Saham Syariah Masih Tertekan Sejak Awal Tahun
Pergerakan indeks saham syariah mendapat pengaruh dari sentimen eksternal.
REPUBLIKA.CO.ID, JAKARTA -- Kinerja saham syariah pada tahun ini berada dalam tekanan. Berdasarkan sejumlah indeks yang tercatat di Bursa Efek Indonesia (BEI), kinerja saham syariah mengalami koreksi meskipun sejak diumumkannya kasus Covid-19 di Indonesia pertama kali pada 2 Maret tahun lalu indeks saham syariah telah naik cukup signifikan.
Pada kuartal I 2021, Indeks Saham Syariah Indonesia (ISSI) koreksi 0,34 persen, Jakarta Islamic Indeks (JII) dan JII70 masing-masing koreksi sebesar 3 persen. Sebagai perbandingan, Indeks Harga Saham Gabungan (IHSG) memiliki kinerja yang lebih baik dibanding ketiga indeks saham syariah yaitu menguat 0,11 persen pada periode yang sama.
Sementara secara year to date (ytd), kinerja indeks saham syariah terkoreksi lebih dalam. Per Jumat (4/6), ISSI telah turun 0,54 persen, JII70 turun 7,67 persen dan JII terpangkas 8,79 persen. Sedangkan IHSG terus menguat hingga 1,44 persen.
Equity Analyst Phillip Sekuritas Indonesia, Dustin Dana Pramitha, mengatakan menurunnya pergerakan saham-saham syariah pada tahun ini disebabkan oleh anjloknya saham berkapitalisasi jumbo yang menjadi konstituen indeks saham syariah.
"Penurunan saham-saham big caps yang tergabung kedalam indeks syariah yang menjadi pemberat utama indeks," kata Dustin kepada Republika, Senin (7/6).
Sejumlah saham syariah yang mengalami penurunan tersebut diantaranya PT Unilever Indonesia Tbk (UNVR). Secara Ytd, saham yang termasuk konstituen JII ini masih terkoreksi 23,47 persen, terus turun sejak awal tahun dari level 7.500 hingga saat ini di level 5.600.
Masih dalam sektor barang konsumsi, PT Indofood CBP Sukses Makmur Tbk (ICBP) telah mengalami penurunan hingga 12,79 persen. Emiten dengan kapitalisasi pasar mencapai Rp97,38 triliun ini kini berada di level 8.300 dari sebelumnya di level 9.700 di awal tahun.

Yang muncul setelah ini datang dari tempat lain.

juniper:
==> flow/design.v (excerpt) <==
module openNocTop #(parameter X=2,Y=2,data_width=32, x_size=1, y_size=1,total_width=(x_size+y_size+data_width),sw_no=X*Y)
(
input wire clk,
input wire rstn,
input wire [(X*Y)-1:0] r_valid_pe,
input wire [(total_width*X*Y)-1:0] r_data_pe,
output wire [(X*Y)-1:0] r_ready_pe,
output wire [(X*Y)-1:0] w_valid_pe,
output wire [(total_width*X*Y)-1:0] w_data_pe
);
wire  r_ready_r[X*Y-1:0];
wire  r_ready_t[X*Y-1:0];
wire  r_valid_l[X*Y-1:0];
wire  r_valid_b[X*Y-1:0];
wire  w_ready_l[X*Y-1:0];
wire  w_ready_b[X*Y-1:0];
wire  w_valid_r[X*Y-1:0];
wire  w_valid_t[X*Y-1:0];
wire [total_width-1:0]  w_data_r[X*Y-1:0];
wire [total_width-1:0]  w_data_t[X*Y-1:0];
generate
genvar x, y; 
for (x=0;x<X;x=x+1) begin:xs
   for (y=0; y<Y; y=y+1) begin:ys
      if(x==0 & y==0)
	     begin: instnce
		     nbyn #(.x_coord(x),.y_coord(y),.X(X),.Y(Y),.data_width(data_width), .x_size(x_size), .y_size(y_size),.total_width(total_width))
			   nbyn_instance(
			         .clk(clk), 
			         .rstn(rstn),     
                     .i_ready_r(r_ready_r[(y*X)+x]),    
			         .i_ready_t(r_ready_t[(y*X)+x]), 
					 .i_valid_l(w_valid_r[(y*X)+x+X-1]),
					 .i_valid_b(w_valid_t[(y*X)+x+(Y-1)*X]), 
					 .i_valid_pe(r_valid_pe[x+X*y:x+X*y]),
					 .o_ready_l(r_ready_r[(y*X)+x+X-1]),	 
					 .o_ready_b(r_ready_t[(y*X)+x+(Y-1)*X]), 
                     .o_ready_pe(r_ready_pe[x+X*y:x+X*y]),					 
					 .o_valid_r(w_valid_r[y*X+x]),
					 .o_valid_t(w_valid_t[y*X+x]), 
					 .o_valid_pe(w_valid_pe[x+X*y:x+X*y]),
					 .i_data_l(w_data_r[(y*X)+x+X-1]),	
                     .i_data_b(w_data_t[(y*X)+x+(Y-1)*X]), 
                     .o_data_r(w_data_r[y*X+x]),
                     .o_data_t(w_data_t[y*X+x]), 
					 .i_data_pe(r_data_pe[(total_width*x)+(total_width*X*y)+:total_width]),
  ...
Settings: LEC_CHECK=0, CAP_MARGIN=20, CORE_MARGIN=2, CORE_UTILIZATION=40, SLEW_MARGIN=20; clock period 3.94 ns.
run.sh (not shown) runs the stock make flow with config.mk's settings and CLKGATE_MAP_FILE=.
juniper: no failed stages, no open violations at the end
==> design.v <==
`timescale 1ns / 1ps
module reg_file(
	input clk,
	input write_en,
	input [3:0] wrData,
	input [15:0] DataIn,
	input [3:0] rdDataA,
	input [3:0] rdDataB,
	output reg [15:0] A,
	output reg [15:0] B);
	reg [15:0] reg1,  reg2,  reg3,  reg4;
   reg [15:0] reg5,  reg6,  reg7,  reg8;
   reg [15:0] reg9,  reg10, reg11, reg12;
   reg [15:0] reg13, reg14, reg15;
	always@(*)
	begin
		case (rdDataA)
		 0 : A = 0;
		 1 : A = reg1;
		 2 : A = reg2;
		 3 : A = reg3;
		 4 : A = reg4;
		 5 : A = reg5;
		 6 : A = reg6;
		 7 : A = reg7;
		 8 : A = reg8;
		 9 : A = reg9;
		 10 : A = reg10;
		 11 : A = reg11;
		 12 : A = reg12;
		 13 : A = reg13;
		 14 : A = reg14;
		 15 : A = reg15;
		endcase
		case (rdDataB)
		 0 : B = 0;
		 1 : B = reg1;
		 2 : B = reg2;
		 3 : B = reg3;
		 4 : B = reg4;
		 5 : B = reg5;
		 6 : B = reg6;
		 7 : B = reg7;
		 8 : B = reg8;
		 9 : B = reg9;
		 10 : B = reg10;
		 11 : B = reg11;
		 12 : B = reg12;
		 13 : B = reg13;
		 14 : B = reg14;
		 15 : B = reg15;
		endcase	
	end
	always@(posedge clk)
	begin
	   if (write_en)
			case (wrData)
				0 : begin end
				1 : reg1 <= DataIn;
				2 : reg2 <= DataIn;
				3 : reg3 <= DataIn;
				4 : reg4 <= DataIn;
				5 : reg5 <= DataIn;
				6 : reg6 <= DataIn;
				7 : reg7 <= DataIn;
				8 : reg8 <= DataIn;
				9 : reg9 <= DataIn;
			  10 : reg10 <= DataIn;
			  11 : reg11 <= DataIn;
			  12 : reg12 <= DataIn;
			  13 : reg13 <= DataIn;
			  14 : reg14 <= DataIn;
			  15 : reg15 <= DataIn;
			endcase
	end
endmodule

Pada periode yang sama, PT United Tractors Tbk (UNTR) juga masih terkoreksi 13 persen. Emiten berkapitalisasi pasar Rp85 triliun ini sempat berada di level 27.000 pada awal tahun dan kini terpangkas ke level 22.000.

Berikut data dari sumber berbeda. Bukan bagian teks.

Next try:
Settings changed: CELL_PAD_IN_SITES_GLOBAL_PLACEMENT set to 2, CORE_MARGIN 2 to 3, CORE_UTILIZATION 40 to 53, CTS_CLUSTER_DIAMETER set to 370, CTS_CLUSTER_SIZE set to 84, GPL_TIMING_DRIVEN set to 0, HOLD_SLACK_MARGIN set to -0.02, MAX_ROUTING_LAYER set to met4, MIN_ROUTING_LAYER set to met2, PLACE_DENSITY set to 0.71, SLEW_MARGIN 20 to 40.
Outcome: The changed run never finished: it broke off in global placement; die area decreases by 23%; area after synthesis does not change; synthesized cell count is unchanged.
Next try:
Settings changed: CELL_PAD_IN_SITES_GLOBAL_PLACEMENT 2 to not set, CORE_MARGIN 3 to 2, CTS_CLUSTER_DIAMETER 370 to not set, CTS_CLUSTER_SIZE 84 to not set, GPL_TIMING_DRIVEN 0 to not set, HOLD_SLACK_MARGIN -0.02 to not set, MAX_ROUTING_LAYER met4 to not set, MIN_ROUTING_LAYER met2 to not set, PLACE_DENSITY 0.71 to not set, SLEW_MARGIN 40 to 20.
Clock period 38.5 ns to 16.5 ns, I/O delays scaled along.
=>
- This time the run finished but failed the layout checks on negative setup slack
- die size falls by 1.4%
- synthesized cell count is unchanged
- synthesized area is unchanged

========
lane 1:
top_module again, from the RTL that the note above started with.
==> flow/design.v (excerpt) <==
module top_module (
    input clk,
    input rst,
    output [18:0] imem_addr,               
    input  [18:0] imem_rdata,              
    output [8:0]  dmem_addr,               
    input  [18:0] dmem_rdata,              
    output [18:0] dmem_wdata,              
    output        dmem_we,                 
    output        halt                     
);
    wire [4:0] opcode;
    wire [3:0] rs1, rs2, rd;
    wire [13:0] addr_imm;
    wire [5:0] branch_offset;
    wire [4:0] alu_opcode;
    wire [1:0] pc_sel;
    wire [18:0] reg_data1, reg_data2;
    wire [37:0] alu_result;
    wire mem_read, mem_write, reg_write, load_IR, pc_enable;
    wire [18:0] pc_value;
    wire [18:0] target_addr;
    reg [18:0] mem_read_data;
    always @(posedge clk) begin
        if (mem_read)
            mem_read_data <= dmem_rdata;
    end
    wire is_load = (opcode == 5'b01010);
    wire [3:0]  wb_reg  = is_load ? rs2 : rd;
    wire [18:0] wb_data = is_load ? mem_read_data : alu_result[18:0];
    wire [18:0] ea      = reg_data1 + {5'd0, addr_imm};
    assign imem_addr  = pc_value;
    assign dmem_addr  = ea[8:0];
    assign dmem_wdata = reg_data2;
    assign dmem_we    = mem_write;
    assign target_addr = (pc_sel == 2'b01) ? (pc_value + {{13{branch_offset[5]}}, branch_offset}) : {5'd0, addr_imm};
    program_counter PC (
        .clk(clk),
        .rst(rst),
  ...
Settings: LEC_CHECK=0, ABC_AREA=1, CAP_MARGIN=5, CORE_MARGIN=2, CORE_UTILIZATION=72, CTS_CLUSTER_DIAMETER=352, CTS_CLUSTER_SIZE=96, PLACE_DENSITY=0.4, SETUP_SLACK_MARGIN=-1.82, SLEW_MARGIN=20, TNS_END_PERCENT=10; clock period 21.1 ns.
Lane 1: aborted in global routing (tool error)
// lc4_core
module lc4_core
   (input  wire        clk,
    input  wire        rst,
    output wire [15:0] o_cur_pc,
    input  wire [15:0] i_cur_insn,
    output wire [15:0] o_dmem_addr,
    input  wire [15:0] i_cur_dmem_data,
    output wire        o_dmem_we,
    output wire [15:0] o_dmem_towrite,
    output wire [1:0]  test_stall,
    output wire [15:0] test_cur_pc,
    output wire [15:0] test_cur_insn,
    output wire        test_regfile_we,
    output wire [2:0]  test_regfile_wsel,
    output wire [15:0] test_regfile_data,
    output wire        test_nzp_we,
    output wire [2:0]  test_nzp_new_bits,
    output wire        test_dmem_we,
    output wire [15:0] test_dmem_addr,
    output wire [15:0] test_dmem_data
    );
For scale: roughly 6400 cells after synthesis, about 170 I/O pins, ~0.043 mm^2 of cells after synthesis.
clock: 21.6 ns
lec_check: 0
abc_area: 1
cap_margin: 20
core_aspect_ratio: 0.5
core_margin: 2
core_utilization: 72
cts_cluster_diameter: 375
cts_cluster_size: 97
place_density_lb_addon: 0.01
slew_margin: 20
tns_end_percent: 5
run.sh (not shown) runs the stock make flow with config.mk's settings and CLKGATE_MAP_FILE=.
The first run did not get past global routing with GRT-0116.
Edit:
CORE_ASPECT_RATIO = not set   (was 0.5)
CORE_UTILIZATION = 58   (was 72)
CTS_CLUSTER_DIAMETER = 262   (was 375)
CTS_CLUSTER_SIZE = not set   (was 97)
PLACE_DENSITY_LB_ADDON = not set   (was 0.01)
SETUP_SLACK_MARGIN = 5.0   (was not set)
clock period = 25.6 ns   (was 21.6 ns; I/O delays follow)
Result: The new run completed and failed the layout checks on setup timing. Die size came out higher by 23%. Synthesized area stays the same. Synthesized cell count is unchanged.
Edit:
ABC_AREA = not set   (was 1)
CTS_CLUSTER_DIAMETER = not set   (was 262)
SETUP_SLACK_MARGIN = 4.94   (was 5.0)
TNS_END_PERCENT = not set   (was 5)
clock period = 31.9 ns   (was 25.6 ns; I/O delays follow)
The changed run reached the layout checks and failed them: setup timing.
Cell count goes up by 2.5%.
Critical path depth goes down by 87.
Area after synthesis rises by 8.0%.
Clock-buffer cell count drops by 3.
Core utilization is higher by 4.4 points.
Wire length goes up by 35%.
Via count grows by 19%.
Die area rose by 7.9%.
Final area grows by 14%.
Edit:
ABC_AREA = 1   (was not set)
CTS_CLUSTER_DIAMETER = 253   (was not set)
SETUP_SLACK_MARGIN = not set   (was 4.94)
clock period = 24.7 ns   (was 31.9 ns; I/O delays follow)
Result:
- The new run completed and failed the layout checks on setup timing
- synthesized cell count came out higher by about 2.3%
- global-route usage shrinks by 8.0 points
- design area decreases by about 6.4%
- clock-buffer cell count grows by 9
- area after synthesis drops by about 7%
- maximum frequency climbs by 5.8%
- non-clock buffer count decreases by 115
- setup slack loses 5.3 ns
- utilization came out higher by 0.93 points
- first-iteration DRC count decreases by about 34%
Edit:
ABC_AREA = not set   (was 1)
CTS_CLUSTER_DIAMETER = not set   (was 253)
clock period = 21.7 ns   (was 24.7 ns; I/O delays follow)
=> Now the flow never finished: it broke off in global routing on ODB-0269. Die area grows by 7.9%. Synthesized area grows by 8.0%. Synthesized cell count shrinks by 2.2%.

* * *

lc4_core again, from the RTL that the note above started with.
==> flow/config.mk <==
export PLATFORM = sky130hd
export DESIGN_NAME = lc4_core
export DESIGN_NICKNAME = lc4_core
export VERILOG_FILES = /design/flow/design.v
export SDC_FILE = /design/flow/constraint.sdc
export NUM_CORES = 4
export LEC_CHECK = 0
export CAP_MARGIN = 20
export CELL_PAD_IN_SITES_GLOBAL_PLACEMENT = 3
export CORE_MARGIN = 4
export CORE_UTILIZATION = 72
export GPL_ROUTABILITY_DRIVEN = 0
export GPL_TIMING_DRIVEN = 0
export HOLD_SLACK_MARGIN = 0.06
export SETUP_SLACK_MARGIN = 5.0
export SLEW_MARGIN = 20
export TNS_END_PERCENT = 20
==> flow/constraint.sdc <==
create_clock -name core_clock -period 57.2 [get_ports {clk}]
set_input_delay 11.4400 -clock core_clock [delete_from_list [all_inputs] [get_ports {clk}]]
set_output_delay 11.4400 -clock core_clock [all_outputs]
set_load 0.01 [all_outputs]
The baseline aborted during global placement without I/O (GPL-0301).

PT Bank Syariah Indonesia Tbk (BRIS) juga menjadi salah satu emiten yang mengalami penurunan cukup dalam. Sejak awal tahun, emiten berkapitalisasi pasar Rp78,14 triliun ini telah terpangkas sebesar 15,56 persen dari sebelumnya yang sempat menyentuh level 3.700 ke level 1.700.
Sama seperti IHSG, menurut Dustin, pergerakan indeks saham syariah mendapat pengaruh dari sentimen eksternal. Antara lain yaitu langkah kebijakan bank sentral AS dan perkembangan Covid-19 di kawasan Asia.
Namun di dalam indeks saham syariah atau indeks syariah lainnya tidak terdapat sektor perbankan yang dapat mendorong kenaikan seperti halnya pada IHSG. Hal tersebut yang membuat kinerja indeks saham syariah berada di di bawah IHSG.
"Selain itu, saham perkebunan dan aneka industri saya rasa menjadi salah satu dari beberapa sektor yang memberatkan kinerja indeks" tutur Dustin.
Secara teknikal, Dustin memperkirakan, kinerja ISSI saat ini sedang menguji level resistance di level 178 dan cenderung terkoreksi. Hal ini didukung dengan indikator stochastic yang sudah berada pada area overbought dan candle yang menunjukkan trend bearish jangka pendek.
Meski demikian, Dustin melihat, ISSI masih berpeluang menguat. Sentimen pendorongnya antara lain data pekerja AS yang berada di bawah ekspektasi sehingga membuat investor berasumsi The Fed masih punya waktu untuk menahan Fed Fund rate nya di level 0,25 persen.
"The Fed diharapkan tidak terburu-buru untuk menaikan suku bunga atau memperketat kebijakan moneter nya," tutup Dustin.